This website is under development and may contain errors . Please report to administrator by this form . Also you can visit our previus website.
Solitary or mat-forming herb growing in loose tussocks or dense mats with a short, often extensively branched rhizome, with abundant, brown, narrowly lanceolate, acuminate to long-pointed scales at branch ends and at leaf bases. Leaves or bunches of leaves from ends of rhizome branches, in loose clusters.
Leaves 8–20(25) × 1–3 cm, with petiole 3–8(12) cm, 1/2–1/3 of entire leaf length, petiole without joint (see Woodsia). Blades with oblong outline, pinnate to bipinnate with 8–12(14) pairs of pinnae. Pinnae 8–20 × 6–10 mm, longer than broad when well developed (but often stunted), dissected to the mid axis when well developed. Pinnulae dissected 1/4–1/2 to mid axis, with acute lobes but often with lobe ends curved inwards in dry sites (a characteristic of arctic plants of the species vs. temperate ones). Petiole with a few scales in lower parts, otherwise glabrous.
INFLORESCENCE AND FLOWER
Sori on lower surface of pinnae or pinnulae, (4)5–7(9) per pinnula, ca. 1/2–2/3 along the distance from mid axis to margin (a difference from Woodsia), initially covered by a small, flimsy, glabrous indusium that soon is shed (caducous) when the sporangia begin to develop. Each sorus with 4–10 sporangia. Spores brown, rugose (see Comments for the significance of this feature).
Sexual reproduction by spores; no vegetative reproduction.
Spores are wind dispersed, potentially over very long distances.
The two 'ordinary' ferns of Svalbard are easily distinguished. Cystopteris fragilis has petioles without a joint, twice dissected blades, sori well inside the margin of pinnulae,and indusium glabrous and deciduous; Woodsia glabella has petioles jointed, blades once dissected, sori submarginal, indusia persistent and hairy.
Cystopteris fragilis is mainly confined to cliffs and coarse screes, in crevices among stones, on both circumneutral and basic substrates but perhaps not on the more acidic ones. It occurs in Svalbard mostly in dry and sunny sites, with a characteristic appearance with incurved leaf apices and a yellowish green colour; however, in shade it retains its flat leaves and green colour but rarely produces spores.

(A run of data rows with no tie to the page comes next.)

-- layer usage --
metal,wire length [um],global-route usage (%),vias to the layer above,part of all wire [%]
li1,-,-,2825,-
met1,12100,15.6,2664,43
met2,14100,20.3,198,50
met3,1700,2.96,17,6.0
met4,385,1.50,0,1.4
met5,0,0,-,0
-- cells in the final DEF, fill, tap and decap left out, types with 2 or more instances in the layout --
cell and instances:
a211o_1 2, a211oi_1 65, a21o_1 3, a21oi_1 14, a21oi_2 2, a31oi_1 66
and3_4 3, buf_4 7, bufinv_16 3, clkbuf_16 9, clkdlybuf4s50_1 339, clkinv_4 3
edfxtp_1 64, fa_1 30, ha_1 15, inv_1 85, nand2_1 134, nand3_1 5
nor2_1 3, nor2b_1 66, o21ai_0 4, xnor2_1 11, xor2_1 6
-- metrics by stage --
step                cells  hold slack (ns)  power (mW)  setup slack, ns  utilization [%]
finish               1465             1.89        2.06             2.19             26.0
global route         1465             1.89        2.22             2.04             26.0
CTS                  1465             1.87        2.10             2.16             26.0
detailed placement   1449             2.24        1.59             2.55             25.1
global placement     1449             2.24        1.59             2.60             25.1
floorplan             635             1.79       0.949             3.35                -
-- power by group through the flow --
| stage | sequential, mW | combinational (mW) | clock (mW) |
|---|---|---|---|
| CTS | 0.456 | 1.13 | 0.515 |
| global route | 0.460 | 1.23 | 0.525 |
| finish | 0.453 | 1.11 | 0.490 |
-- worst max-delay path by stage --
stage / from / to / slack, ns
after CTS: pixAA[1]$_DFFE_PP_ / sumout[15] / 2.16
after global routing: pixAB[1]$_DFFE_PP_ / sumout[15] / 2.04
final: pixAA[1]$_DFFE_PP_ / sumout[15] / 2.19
==> flow/design.v <==
`timescale 1ns/10ps
module mpadd32_shift (CLK, RST_N, s_out, a_in, b_in, write, start, ready);
	input CLK, RST_N;
	input [255:0] a_in, b_in;
	input write, start;
	output [256:0] s_out;
	output ready;
	reg [256:0] sum;
	reg [255:0] a, b;
	reg ready;
	reg [2:0] counter;
	reg carry;
	reg [31:0] a0;
	reg [31:0] a1;
	reg [31:0] a2;
	reg [31:0] a3;
	reg [31:0] a4;
	reg [31:0] a5;
	reg [31:0] a6;
	reg [31:0] a7;
	reg [31:0] b0;
	reg [31:0] b1;
	reg [31:0] b2;
	reg [31:0] b3;
	reg [31:0] b4;
	reg [31:0] b5;
	reg [31:0] b6;
	reg [31:0] b7;
	reg [31:0] s0;
	reg [31:0] s1;
	reg [31:0] s2;
	reg [31:0] s3;
	reg [31:0] s4;
	reg [31:0] s5;
	reg [31:0] s6;
	reg [32:0] s7;
	assign s_out = {s7, s6, s5, s4, s3, s2, s1, s0};
	always @(posedge CLK) begin
		if (~RST_N) begin
			ready <= 1'b0;
		end
		else begin
			if (start) begin
				{carry, s0} <= a0 + b0;
				counter <= counter + 3'b001;
				{a0,a1,a2,a3,a4,a5,a6,a7} <= {a1,a2,a3,a4,a5,a6,a7,32'b0};
				{b0,b1,b2,b3,b4,b5,b6,b7} <= {b1,b2,b3,b4,b5,b6,b7,32'b0};
			end
			else if (counter == 3'b001) begin
				{carry, s1} <= a0 + b0 + carry;
				counter <= counter + 3'b001;
				{a0,a1,a2,a3,a4,a5,a6,a7} <= {a1,a2,a3,a4,a5,a6,a7,32'b0};
				{b0,b1,b2,b3,b4,b5,b6,b7} <= {b1,b2,b3,b4,b5,b6,b7,32'b0};
			end 
			else if (counter == 3'b010) begin
				{carry, s2} <= a0 + b0 + carry;
				counter <= counter + 3'b001;
				{a0,a1,a2,a3,a4,a5,a6,a7} <= {a1,a2,a3,a4,a5,a6,a7,32'b0};
				{b0,b1,b2,b3,b4,b5,b6,b7} <= {b1,b2,b3,b4,b5,b6,b7,32'b0};
			end 
			else if (counter == 3'b011) begin
				{carry, s3} <= a0 + b0 + carry;
				counter <= counter + 3'b001;
				{a0,a1,a2,a3,a4,a5,a6,a7} <= {a1,a2,a3,a4,a5,a6,a7,32'b0};
				{b0,b1,b2,b3,b4,b5,b6,b7} <= {b1,b2,b3,b4,b5,b6,b7,32'b0};
			end 
			else if (counter == 3'b100) begin
				{carry, s4} <= a0 + b0 + carry;
				counter <= counter + 3'b001;
				{a0,a1,a2,a3,a4,a5,a6,a7} <= {a1,a2,a3,a4,a5,a6,a7,32'b0};
				{b0,b1,b2,b3,b4,b5,b6,b7} <= {b1,b2,b3,b4,b5,b6,b7,32'b0};
			end 
			else if (counter == 3'b101) begin
				{carry, s5} <= a0 + b0 + carry;
				counter <= counter + 3'b001;
				{a0,a1,a2,a3,a4,a5,a6,a7} <= {a1,a2,a3,a4,a5,a6,a7,32'b0};
				{b0,b1,b2,b3,b4,b5,b6,b7} <= {b1,b2,b3,b4,b5,b6,b7,32'b0};
			end 
			else if (counter == 3'b110) begin
				{carry, s6} <= a0 + b0 + carry;
				counter <= counter + 3'b001;
				{a0,a1,a2,a3,a4,a5,a6,a7} <= {a1,a2,a3,a4,a5,a6,a7,32'b0};
				{b0,b1,b2,b3,b4,b5,b6,b7} <= {b1,b2,b3,b4,b5,b6,b7,32'b0};
			end 
			else if (counter == 3'b111) begin
				s7 <= a0 + b0 + carry;
				{a0,a1,a2,a3,a4,a5,a6,a7} <= {a1,a2,a3,a4,a5,a6,a7,32'b0};
				{b0,b1,b2,b3,b4,b5,b6,b7} <= {b1,b2,b3,b4,b5,b6,b7,32'b0};
				counter <= 3'b000;
				ready <= 1'b1;
			end
			else begin
				if (write) begin
					a0 <= a_in[31:0];
	 				a1 <= a_in[63:32];
					a2 <= a_in[95:64];
					a3 <= a_in[127:96];
					a4 <= a_in[159:128];
					a5 <= a_in[191:160];
					a6 <= a_in[223:192];
					a7 <= a_in[255:224];
					b0 <= b_in[31:0];
	 				b1 <= b_in[63:32];
					b2 <= b_in[95:64];
					b3 <= b_in[127:96];
					b4 <= b_in[159:128];
					b5 <= b_in[191:160];
					b6 <= b_in[223:192];
					b7 <= b_in[255:224];
					counter <= 3'b000;
					carry <= 1'b0;
				end
				ready <= 1'b0;
			end
		end
	end
endmodule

Slightly thermophilous. In the middle and northern arctic tundra zones and the transitional to clearly continental sections. In Svalbard, Cystopteris fragilis is only reported from Spitsbergen but there as rather frequent in the fjord parts, more rare on the coast.
The global distribution is very wide, almost cosmopolitan, and so are the taxonomic complications.
Two very different spore types are found in this species: echinate (with long spines) and rugose (with broad warts), see illustrations in Elven (1984; reproduced in Berg 2000). In plants with intermediate spore shapes the spores are obviously aborting (Elven 1984, see illustration there), suggesting a reproductive barrier. Nearly all arctic plants observed with spores, and certainly all observed in Svalbard, have rugose spores. The plants with rugose spores were described by R. Sim in 1848 from Scotland as a new species, C. dickieana, and this has been an accepted taxon from then on until the late 1990s. Elven (1984) found that the plants of Scandinavia with rugose spores did not belong to a single macromorphological type different from those with echinate spores, but rather belonged to several regional macromorphological types. Berg (1992) did not find support for a separate taxon but rather considered the spore polymorphy to possibly be a single gene effect, a conclusion reflected in his account for Flora Nordica (Berg 2000). The results of the molecular investigations of Dyer et al. (2000) and Parks et al. (2000) made these authors reject C. dickieana as a taxon. Vida's (1974) hypothesis, that partly different diploid genomes partake in "fragilis" and "dickieana", has not found support and is countered by Parks et al. (2000). However, the suggested spore abortion in plants with intermediate spore morphology remains to be explained as does the distributional pattern, i.e., that nearly all arctic plants and a majority of the high alpine ones have rugose spores.
Berg, R.Y. 1992. Sporevariasjon i skandinaviske populasjoner av Cystopteris fragilis. – Blyttia 50: 143–157.
Dyer, A.F., Parks, J.C. & Lindsay, S. 2000. Historical review of the uncertain taxonomic status of Cystopteris dickieana R.Sim (Dickie's bladder fern). – Edinburgh Journal of Botany 57: 71–81.
Elven, R. 1984. Skjørlokene i Nord-Norge. – Blyttia 42: 57–67.
Parks, J.C., Dyer, A.F. & Lindsay, S. 2000. Allozyme, spore and frond variation in some Scottish populations of the ferns Cystopteris dickieana and Cystopteris fragilis. – Edinburgh Journal of Botany 57: 83–105.
Vida, G. 1974. Genome analysis of the European Cystopteris fragilis complex. – Acta Botanica Academica Scientiarum Hungarica 20: 181–192.